A federal judge dismissed a lawsuit brought by survivors of February’s Parkland school shooting, saying neither the school district nor the local sheriff’s office had a constitutional duty to protect students from being massacred.
The decision, writes the New York Times, ends a suit filed by 15 students who claim to have been traumatized by the Valentine’s Day killings at Marjory Stoneman Douglas High School. Suing Broward County, its sheriff, their superintendent and a school resource officer, the plaintiffs say authorities’ failure to act violated their 14th Amendment rights to due process.
Prosecutors are charging Nikolas Cruz with the attack, which killed 17, and are seeking the death penalty.
In a ruling issued last week, U.S. District Judge Beth Bloom wrote that the school and Broward’s sheriff’s department have no constitutional obligation to protect students from Cruz.
While the 14th Amendment dictates that the state cannot deprive any person of life, liberty or property without due process of law, Bloom said the amendment typically protects people from government actions rather than those wrought by third parties.
Bloom, says CNN, acknowledged in her ruling that the 14th Amendment obliges protection for persons in government custody, such as prisoners. And even though most students are legally obliged to attend school, Bloom drew a distinction between being incarcerated and in education.
“Viewed properly, the claim arises from the actions of Cruz, a third party, and not a state actor,” she wrote. “Thus, the critical question the court analyzes is whether defendants had a constitutional duty to protect plaintiffs from the actions of Cruz.
“ … For such a duty to exist on the part of defendants, plaintiffs would have to be considered to be in custody,” Bloom opined.
Interestingly, Bloom’s ruling was announced on December 12th—the same day that county judge Patti Englander Henning came to the opposite conclusion, deciding that a nearby sheriff’s deputy should have confronted Cruz.
The New York Times notes that police officers, ‘in fact, generally are not under any legal obligation to protect citizens who are not in their custody.’

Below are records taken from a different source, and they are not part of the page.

`config.mk`:
```
export PLATFORM = sky130hd
export DESIGN_NAME = itw_top
export DESIGN_NICKNAME = d
export VERILOG_FILES = /design/src/pkg/itw_pkg.sv /design/src/hw/itw_clk_gen.sv /design/src/hw/itw_wdt.sv /design/src/hw/itw_top.sv
export SDC_FILE = /design/constraint.sdc
export NUM_CORES = 1
export LEC_CHECK = 0
export ABC_AREA = 1
export ABC_CLOCK_PERIOD_IN_PS = 6400
export BUFFER_PORTS_ARGS = -buffer_cell sky130_fd_sc_hd__buf_2
export CAP_MARGIN = 5
export CORE_ASPECT_RATIO = 1.1
export CORE_UTILIZATION = 60
export DETAILED_ROUTE_END_ITERATION = 16
export PLACE_DENSITY_LB_ADDON = 0.3
export SKIP_LAST_GASP = 1
export SLEW_MARGIN = 20
export SYNTH_ARGS = -nofsm -noshare
export SYNTH_HDL_FRONTEND = slang
export SYNTH_HIERARCHICAL = 1
export SYNTH_SLANG_ARGS = --single-unit
export TNS_END_PERCENT = 20
```
`constraint.sdc`:
```
create_clock -name clk -period 6.4 [get_ports clk]
set_clock_uncertainty 0.1 [all_clocks]
set_input_delay 1.28 -clock clk [delete_from_list [all_inputs] [get_ports clk]]
set_output_delay 1.28 -clock clk [all_outputs]
set_load 0.03 [all_outputs]
```
$ cat src/sbsd_map.vh
`ifndef SBSD_MAP_VH
`define SBSD_MAP_VH

// ----------------------------------------------------------------
// Register byte offsets
// ----------------------------------------------------------------
`define SBSD_OFS_WORK      4'h0
`define SBSD_OFS_FLAGS     4'h4
`define SBSD_OFS_STATUS    4'h8

// ----------------------------------------------------------------
// Register word indices
// ----------------------------------------------------------------
`define SBSD_IDX_WORK      2'h0
`define SBSD_IDX_FLAGS     2'h1
`define SBSD_IDX_STATUS    2'h2

// ----------------------------------------------------------------
// Flag field positions
// ----------------------------------------------------------------
`define SBSD_FLG_BORROW    0
`define SBSD_FLG_ZERO      1
`define SBSD_FLG_HALF      2
`define SBSD_FLG_WRAP      3

// ----------------------------------------------------------------
// Status field positions
// ----------------------------------------------------------------
`define SBSD_STS_DUMMY     0
`define SBSD_STS_CNT_LSB   8

// ----------------------------------------------------------------
// Reset values
// ----------------------------------------------------------------
`define SBSD_RST_WORK      8'h00
`define SBSD_RST_FLAGS     4'h0
`define SBSD_RST_CNT       8'h00

// ----------------------------------------------------------------
// Instruction codes
// ----------------------------------------------------------------
`define SBSD_OP_NONE       2'h0
`define SBSD_OP_SUB_WORK   2'h1
`define SBSD_OP_SUB_MEM    2'h2
`define SBSD_OP_DEC_SKIP   2'h3

// ----------------------------------------------------------------
// Timing
// ----------------------------------------------------------------
`define SBSD_SKIP_CYCLES   2

`endif

$ cat src/sbsd_core.v
// Contract
// - Working register minus operand minus inverted borrow
// - Borrow cleared on negative, else set
// - Memory variant writes back, updates four flags
// - Decrement operand, skip following when zero
// - Skip inserts dummy cycle, two cycles total
// - Nonzero decrement continues in normal sequence
`timescale 1ns/10ps
`include "sbsd_map.vh"

module sbsd_core #(
	parameter DATA_W = 8
) (
	// Clock and reset
	input  wire              clk_sys_i,
	input  wire              rst_i,
	// Instruction issue
	input  wire              op_valid_i,
	input  wire [1:0]        op_code_i,
	output wire              op_ready_o,
	output wire              op_done_o,
	// Data memory operand
	input  wire [DATA_W-1:0] mem_rdata_i,
	output wire              mem_we_o,
	output wire [DATA_W-1:0] mem_wdata_o,
	// Program sequencer
	output wire              skip_o,
	// Datapath state
	output wire [DATA_W-1:0] working_register_o,
	output wire              borrow_flag_o,
	output wire              null_result_flag_o,
	output wire              half_carry_flag_o,
	output wire              signed_wrap_flag_o,
	// Wishbone slave
	input  wire              wb_cyc_i,
	input  wire              wb_stb_i,
	input  wire              wb_we_i,
	input  wire [3:0]        wb_adr_i,
	input  wire [3:0]        wb_sel_i,
	input  wire [31:0]       wb_dat_i,
	output wire [31:0]       wb_dat_o,
	output wire              wb_ack_o
);

	// ----------------------------------------------------------------
	// States
	// ----------------------------------------------------------------
	localparam [1:0] ST_RUN   = 2'b01;
	localparam [1:0] ST_DUMMY = 2'b10;

	// ----------------------------------------------------------------
	// State registers
	// ----------------------------------------------------------------
	reg [1:0]        state_reg;
	reg [1:0]        state_next;
	reg [DATA_W-1:0] work_reg;
	reg [DATA_W-1:0] work_next;
	reg              borrow_reg;
	reg              borrow_next;
	reg              zero_reg;
	reg              zero_next;
	reg              half_reg;
	reg              half_next;
	reg              wrap_reg;
	reg              wrap_next;
	reg              ready_reg;
	reg              ready_next;
	reg              done_reg;
	reg              done_next;
	reg              skip_reg;
	reg              skip_next;
	reg              mem_we_reg;
	reg              mem_we_next;
	reg [DATA_W-1:0] mem_wdata_reg;
	reg [DATA_W-1:0] mem_wdata_next;
	reg [7:0]        cnt_reg;
	reg [7:0]        cnt_next;
	reg              ack_reg;
	reg              ack_next;
	reg [31:0]       rdat_reg;
	reg [31:0]       rdat_next;

	// ----------------------------------------------------------------
	// Arithmetic
	// ----------------------------------------------------------------
	wire [DATA_W:0]   diff_full;
	wire [4:0]        diff_half;
	wire [DATA_W-1:0] diff_res;
	wire [DATA_W-1:0] dec_res;
	wire              diff_wrap;
	wire              bus_req;
	wire              bus_wr;
	wire [1:0]        bus_idx;

	assign diff_full = {1'b0, work_reg} - {1'b0, mem_rdata_i} - {{DATA_W{1'b0}}, ~borrow_reg};
	assign diff_half = {1'b0, work_reg[3:0]} - {1'b0, mem_rdata_i[3:0]} - {4'h0, ~borrow_reg};
	assign diff_res  = diff_full[DATA_W-1:0];
	assign diff_wrap = (work_reg[DATA_W-1] ^ mem_rdata_i[DATA_W-1])
		& (work_reg[DATA_W-1] ^ diff_res[DATA_W-1]);
	assign dec_res   = mem_rdata_i - {{(DATA_W-1){1'b0}}, 1'b1};

	// ----------------------------------------------------------------
	// Bus decode
	// ----------------------------------------------------------------
	// Request seen once; ack rises on the next edge
	assign bus_req = wb_cyc_i & wb_stb_i & ~ack_reg;
	// Write lands on the edge where the master samples ack,
	// so a request dropped before ack leaves the registers alone
	assign bus_wr  = wb_cyc_i & wb_stb_i & ack_reg & wb_we_i & wb_sel_i[0];
	assign bus_idx = wb_adr_i[3:2];

	// ----------------------------------------------------------------
	// Next state
	// ----------------------------------------------------------------
	always @*
	begin
		state_next     = state_reg;
		work_next      = work_reg;
		borrow_next    = borrow_reg;
		zero_next      = zero_reg;
		half_next      = half_reg;
		wrap_next      = wrap_reg;
		ready_next     = ready_reg;
		// Pulses default low every cycle
		done_next      = 1'b0;
		skip_next      = 1'b0;
		mem_we_next    = 1'b0;
		mem_wdata_next = mem_wdata_reg;
		cnt_next       = cnt_reg;
		// Software writes first; an instruction in the same cycle wins
		if (bus_wr && bus_idx == `SBSD_IDX_WORK)
			work_next = wb_dat_i[DATA_W-1:0];
		if (bus_wr && bus_idx == `SBSD_IDX_FLAGS)
		begin
			borrow_next = wb_dat_i[`SBSD_FLG_BORROW];
			zero_next   = wb_dat_i[`SBSD_FLG_ZERO];
			half_next   = wb_dat_i[`SBSD_FLG_HALF];
			wrap_next   = wb_dat_i[`SBSD_FLG_WRAP];
		end
		case (state_reg)
			ST_RUN:
			begin
				ready_next = 1'b1;
				if (op_valid_i)
				begin
					case (op_code_i)
						`SBSD_OP_SUB_WORK:
						begin
							done_next   = 1'b1;
							work_next   = diff_res;
							borrow_next = ~diff_full[DATA_W];
							zero_next   = (diff_res == {DATA_W{1'b0}});
							half_next   = ~diff_half[4];
							wrap_next   = diff_wrap;
						end
						`SBSD_OP_SUB_MEM:
						begin
							done_next      = 1'b1;
							mem_we_next    = 1'b1;
							mem_wdata_next = diff_res;
							borrow_next    = ~diff_full[DATA_W];
							zero_next      = (diff_res == {DATA_W{1'b0}});
							half_next      = ~diff_half[4];
							wrap_next      = diff_wrap;
						end
						`SBSD_OP_DEC_SKIP:
						begin
							done_next      = 1'b1;
							mem_we_next    = 1'b1;
							mem_wdata_next = dec_res;
							if (dec_res == {DATA_W{1'b0}})
							begin
								state_next = ST_DUMMY;
								ready_next = 1'b0;
								skip_next  = 1'b1;
								cnt_next   = cnt_reg + 8'h01;
							end
							else
								state_next = ST_RUN;
						end
						// Code zero is a bubble; nothing moves
						default:
							done_next = 1'b0;
					endcase
				end
			end
			ST_DUMMY:
			begin
				// Second cycle ends here
				// Issue refused here; sequencer drops the fetched word
				state_next = ST_RUN;
				ready_next = 1'b1;
			end
			default:
			begin
				state_next = ST_RUN;
				ready_next = 1'b1;
			end
		endcase
	end

	// ----------------------------------------------------------------
	// Bus read
	// ----------------------------------------------------------------
	always @*
	begin
		// Read data stands in the ack cycle only
		ack_next  = bus_req;
		rdat_next = 32'h0000_0000;
		if (bus_req && !wb_we_i)
		begin
			case (bus_idx)
				`SBSD_IDX_WORK:
					rdat_next[DATA_W-1:0] = work_reg;
				`SBSD_IDX_FLAGS:
				begin
					rdat_next[`SBSD_FLG_BORROW] = borrow_reg;
					rdat_next[`SBSD_FLG_ZERO]   = zero_reg;
					rdat_next[`SBSD_FLG_HALF]   = half_reg;
					rdat_next[`SBSD_FLG_WRAP]   = wrap_reg;
				end
				`SBSD_IDX_STATUS:
				begin
					rdat_next[`SBSD_STS_DUMMY]                      = state_reg[1];
					rdat_next[`SBSD_STS_CNT_LSB+7:`SBSD_STS_CNT_LSB] = cnt_reg;
				end
				// Unmapped words read as zero
				default:
					rdat_next = 32'h0000_0000;
			endcase
		end
	end

	// ----------------------------------------------------------------
	// Flip-flops
	// ----------------------------------------------------------------
	// Ready held low in reset; an op_valid_i in the first cycle after reset still executes
	always @(posedge clk_sys_i)
	begin
		if (rst_i)
		begin
			state_reg     <= ST_RUN;
			work_reg      <= `SBSD_RST_WORK;
			borrow_reg    <= 1'b0;
			zero_reg      <= 1'b0;
			half_reg      <= 1'b0;
			wrap_reg      <= 1'b0;
			ready_reg     <= 1'b0;
			done_reg      <= 1'b0;
			skip_reg      <= 1'b0;
			mem_we_reg    <= 1'b0;
			mem_wdata_reg <= {DATA_W{1'b0}};
			cnt_reg       <= `SBSD_RST_CNT;
			ack_reg       <= 1'b0;
			rdat_reg      <= 32'h0000_0000;
		end
		else
		begin
			state_reg     <= state_next;
			work_reg      <= work_next;
			borrow_reg    <= borrow_next;
			zero_reg      <= zero_next;
			half_reg      <= half_next;
			wrap_reg      <= wrap_next;
			ready_reg     <= ready_next;
			done_reg      <= done_next;
			skip_reg      <= skip_next;
			mem_we_reg    <= mem_we_next;
			mem_wdata_reg <= mem_wdata_next;
			cnt_reg       <= cnt_next;
			ack_reg       <= ack_next;
			rdat_reg      <= rdat_next;
		end
	end

	// ----------------------------------------------------------------
	// Outputs
	// ----------------------------------------------------------------
	assign op_ready_o         = ready_reg;
	assign op_done_o          = done_reg;
	assign mem_we_o           = mem_we_reg;
	assign mem_wdata_o        = mem_wdata_reg;
	assign skip_o             = skip_reg;
	assign working_register_o = work_reg;
	assign borrow_flag_o      = borrow_reg;
	assign null_result_flag_o = zero_reg;
	assign half_carry_flag_o  = half_reg;
	assign signed_wrap_flag_o = wrap_reg;
	assign wb_dat_o           = rdat_reg;
	assign wb_ack_o           = ack_reg;

endmodule // sbsd_core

“Neither the Constitution, nor state law, impose a general duty upon police officers or other governmental officials to protect individual persons from harm—even when they know the harm will occur,” University of Florida School of Law Professor Darren L. Hutchinson told the Times. “Police can watch someone attack you, refuse to intervene and not violate the Constitution.”
Considering the custody exception, Hutchinson said, “Courts have rejected the argument that students are in custody of school officials while they are on campus. Custody is narrowly confined to situations where a person loses his or her freedom to move freely and seek assistance on their own—such as prisons, jails, or mental institutions.”
Exceptions exist for figures such as school crossing guards, who could be held liable for allowing a child to be run over while texting on a smartphone or otherwise improperly distracted. Hutchinson says that’s because crossing guards have a “special relationship” with the children under their watch and can be held liable for injury which becomes their wards.
The students had argued that an armed school resource officer—who heard gunshots coming from the school but leaped for cover rather than running inside—had a similarly “special relationship” with students, as his specific assignment was to protect them from harm.
Hutchinson seemed to suggest there were some ways to make that argument work, but said it’d be unlikely for precedent to e overturned.
The students are expected to launch an appeal.